§ **The task**: Working from the listing below, pick each line containing the word "else" and copy it.

§ **Given information**:
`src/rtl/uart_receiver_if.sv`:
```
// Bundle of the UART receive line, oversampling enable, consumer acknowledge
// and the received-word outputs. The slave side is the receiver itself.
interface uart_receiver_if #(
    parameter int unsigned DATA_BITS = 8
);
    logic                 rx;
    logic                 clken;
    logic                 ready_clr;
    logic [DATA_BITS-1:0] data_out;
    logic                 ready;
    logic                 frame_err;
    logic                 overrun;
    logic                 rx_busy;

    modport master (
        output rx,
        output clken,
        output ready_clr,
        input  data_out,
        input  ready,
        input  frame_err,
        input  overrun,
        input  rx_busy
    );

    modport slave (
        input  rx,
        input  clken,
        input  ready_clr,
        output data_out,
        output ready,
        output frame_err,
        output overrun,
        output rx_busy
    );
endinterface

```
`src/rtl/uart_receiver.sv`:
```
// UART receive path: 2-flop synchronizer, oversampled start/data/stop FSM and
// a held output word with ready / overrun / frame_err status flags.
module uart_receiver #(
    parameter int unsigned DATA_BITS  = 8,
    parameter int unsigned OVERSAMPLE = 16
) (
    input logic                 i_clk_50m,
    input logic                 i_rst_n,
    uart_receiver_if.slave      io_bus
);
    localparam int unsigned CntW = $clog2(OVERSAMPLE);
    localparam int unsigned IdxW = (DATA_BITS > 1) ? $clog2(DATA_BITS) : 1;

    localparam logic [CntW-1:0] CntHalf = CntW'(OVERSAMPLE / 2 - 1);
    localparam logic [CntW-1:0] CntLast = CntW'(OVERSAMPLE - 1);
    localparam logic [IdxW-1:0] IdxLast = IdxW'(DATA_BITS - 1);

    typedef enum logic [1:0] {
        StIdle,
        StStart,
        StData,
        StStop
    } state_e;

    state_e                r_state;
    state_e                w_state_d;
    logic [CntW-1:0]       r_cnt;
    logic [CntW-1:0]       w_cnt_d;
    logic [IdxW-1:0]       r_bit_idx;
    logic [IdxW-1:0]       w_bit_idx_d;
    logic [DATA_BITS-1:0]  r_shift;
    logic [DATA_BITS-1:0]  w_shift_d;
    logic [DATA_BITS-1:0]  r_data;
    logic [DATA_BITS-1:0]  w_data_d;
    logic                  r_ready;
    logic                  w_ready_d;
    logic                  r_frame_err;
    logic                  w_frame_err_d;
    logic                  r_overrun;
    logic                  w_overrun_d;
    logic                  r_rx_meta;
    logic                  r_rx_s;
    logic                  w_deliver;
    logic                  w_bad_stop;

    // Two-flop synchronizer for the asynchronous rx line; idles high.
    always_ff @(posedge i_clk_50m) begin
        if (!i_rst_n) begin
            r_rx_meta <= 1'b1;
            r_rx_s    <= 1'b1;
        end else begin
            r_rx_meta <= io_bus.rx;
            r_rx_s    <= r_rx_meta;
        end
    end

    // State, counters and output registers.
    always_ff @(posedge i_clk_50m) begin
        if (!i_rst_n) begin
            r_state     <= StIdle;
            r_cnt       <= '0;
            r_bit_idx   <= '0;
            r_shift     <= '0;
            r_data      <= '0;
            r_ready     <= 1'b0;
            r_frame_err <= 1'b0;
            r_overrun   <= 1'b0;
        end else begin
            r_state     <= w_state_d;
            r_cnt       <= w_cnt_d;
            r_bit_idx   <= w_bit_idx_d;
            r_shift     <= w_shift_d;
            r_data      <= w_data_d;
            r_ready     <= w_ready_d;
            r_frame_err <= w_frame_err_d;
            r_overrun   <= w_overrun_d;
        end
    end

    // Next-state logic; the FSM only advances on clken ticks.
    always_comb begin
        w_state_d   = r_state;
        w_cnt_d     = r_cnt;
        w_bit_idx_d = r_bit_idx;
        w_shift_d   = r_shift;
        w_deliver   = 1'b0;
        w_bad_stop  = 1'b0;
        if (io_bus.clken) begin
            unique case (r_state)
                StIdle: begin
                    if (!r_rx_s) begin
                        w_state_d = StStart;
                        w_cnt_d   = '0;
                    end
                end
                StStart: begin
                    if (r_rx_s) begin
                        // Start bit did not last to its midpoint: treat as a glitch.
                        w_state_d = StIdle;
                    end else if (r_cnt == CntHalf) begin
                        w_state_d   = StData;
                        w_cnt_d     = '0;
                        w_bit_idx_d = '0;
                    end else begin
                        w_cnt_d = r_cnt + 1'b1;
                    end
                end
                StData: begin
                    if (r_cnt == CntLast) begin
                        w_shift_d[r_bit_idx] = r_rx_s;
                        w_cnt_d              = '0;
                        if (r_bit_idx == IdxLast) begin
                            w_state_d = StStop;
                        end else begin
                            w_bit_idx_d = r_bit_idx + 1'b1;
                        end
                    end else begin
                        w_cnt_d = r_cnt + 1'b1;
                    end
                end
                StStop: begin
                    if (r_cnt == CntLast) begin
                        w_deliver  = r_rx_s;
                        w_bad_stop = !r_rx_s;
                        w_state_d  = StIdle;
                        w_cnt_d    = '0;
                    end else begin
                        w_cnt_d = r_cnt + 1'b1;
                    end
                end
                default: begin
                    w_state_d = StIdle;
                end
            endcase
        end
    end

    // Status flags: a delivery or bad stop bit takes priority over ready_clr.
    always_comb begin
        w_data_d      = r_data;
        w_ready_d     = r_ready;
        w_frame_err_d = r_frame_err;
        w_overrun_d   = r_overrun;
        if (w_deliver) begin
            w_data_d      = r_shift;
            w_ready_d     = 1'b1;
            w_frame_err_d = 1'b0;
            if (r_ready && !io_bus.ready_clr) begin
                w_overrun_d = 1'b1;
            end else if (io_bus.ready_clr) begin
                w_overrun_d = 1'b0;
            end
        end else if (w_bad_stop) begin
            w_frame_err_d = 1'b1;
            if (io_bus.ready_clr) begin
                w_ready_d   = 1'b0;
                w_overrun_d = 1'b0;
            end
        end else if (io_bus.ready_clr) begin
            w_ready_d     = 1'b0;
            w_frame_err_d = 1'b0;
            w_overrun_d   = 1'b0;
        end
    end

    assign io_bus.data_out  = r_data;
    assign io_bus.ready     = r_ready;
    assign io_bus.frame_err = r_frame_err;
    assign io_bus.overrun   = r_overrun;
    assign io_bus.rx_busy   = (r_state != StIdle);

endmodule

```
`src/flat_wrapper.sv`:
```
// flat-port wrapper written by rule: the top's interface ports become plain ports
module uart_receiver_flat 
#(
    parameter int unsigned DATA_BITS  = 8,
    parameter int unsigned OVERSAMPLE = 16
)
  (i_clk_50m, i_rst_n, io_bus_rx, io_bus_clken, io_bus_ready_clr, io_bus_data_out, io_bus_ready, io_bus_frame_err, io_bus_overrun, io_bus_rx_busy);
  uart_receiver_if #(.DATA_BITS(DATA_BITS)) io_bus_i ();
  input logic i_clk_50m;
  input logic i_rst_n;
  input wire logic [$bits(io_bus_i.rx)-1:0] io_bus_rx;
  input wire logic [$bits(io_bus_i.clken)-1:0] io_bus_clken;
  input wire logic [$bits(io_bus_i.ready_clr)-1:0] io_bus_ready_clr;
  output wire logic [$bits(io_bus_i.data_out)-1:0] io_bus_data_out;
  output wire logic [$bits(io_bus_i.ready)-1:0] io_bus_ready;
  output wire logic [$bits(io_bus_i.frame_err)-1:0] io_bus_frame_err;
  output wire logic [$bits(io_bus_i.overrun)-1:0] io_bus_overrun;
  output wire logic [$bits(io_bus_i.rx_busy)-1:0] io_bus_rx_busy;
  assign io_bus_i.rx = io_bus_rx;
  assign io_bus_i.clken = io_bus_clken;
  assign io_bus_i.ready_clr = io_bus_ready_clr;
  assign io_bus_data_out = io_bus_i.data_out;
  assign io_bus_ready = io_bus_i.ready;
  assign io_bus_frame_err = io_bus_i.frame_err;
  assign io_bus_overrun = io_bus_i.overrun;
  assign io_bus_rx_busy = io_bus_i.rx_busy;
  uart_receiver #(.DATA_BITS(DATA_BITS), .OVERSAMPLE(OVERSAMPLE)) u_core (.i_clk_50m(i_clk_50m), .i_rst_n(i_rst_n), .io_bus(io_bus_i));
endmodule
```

§ **Exercise solution**:
        end else begin
        end else begin
                    end else if (r_cnt == CntHalf) begin
                    end else begin
                        end else begin
                    end else begin
                    end else begin
            end else if (io_bus.ready_clr) begin
        end else if (w_bad_stop) begin
        end else if (io_bus.ready_clr) begin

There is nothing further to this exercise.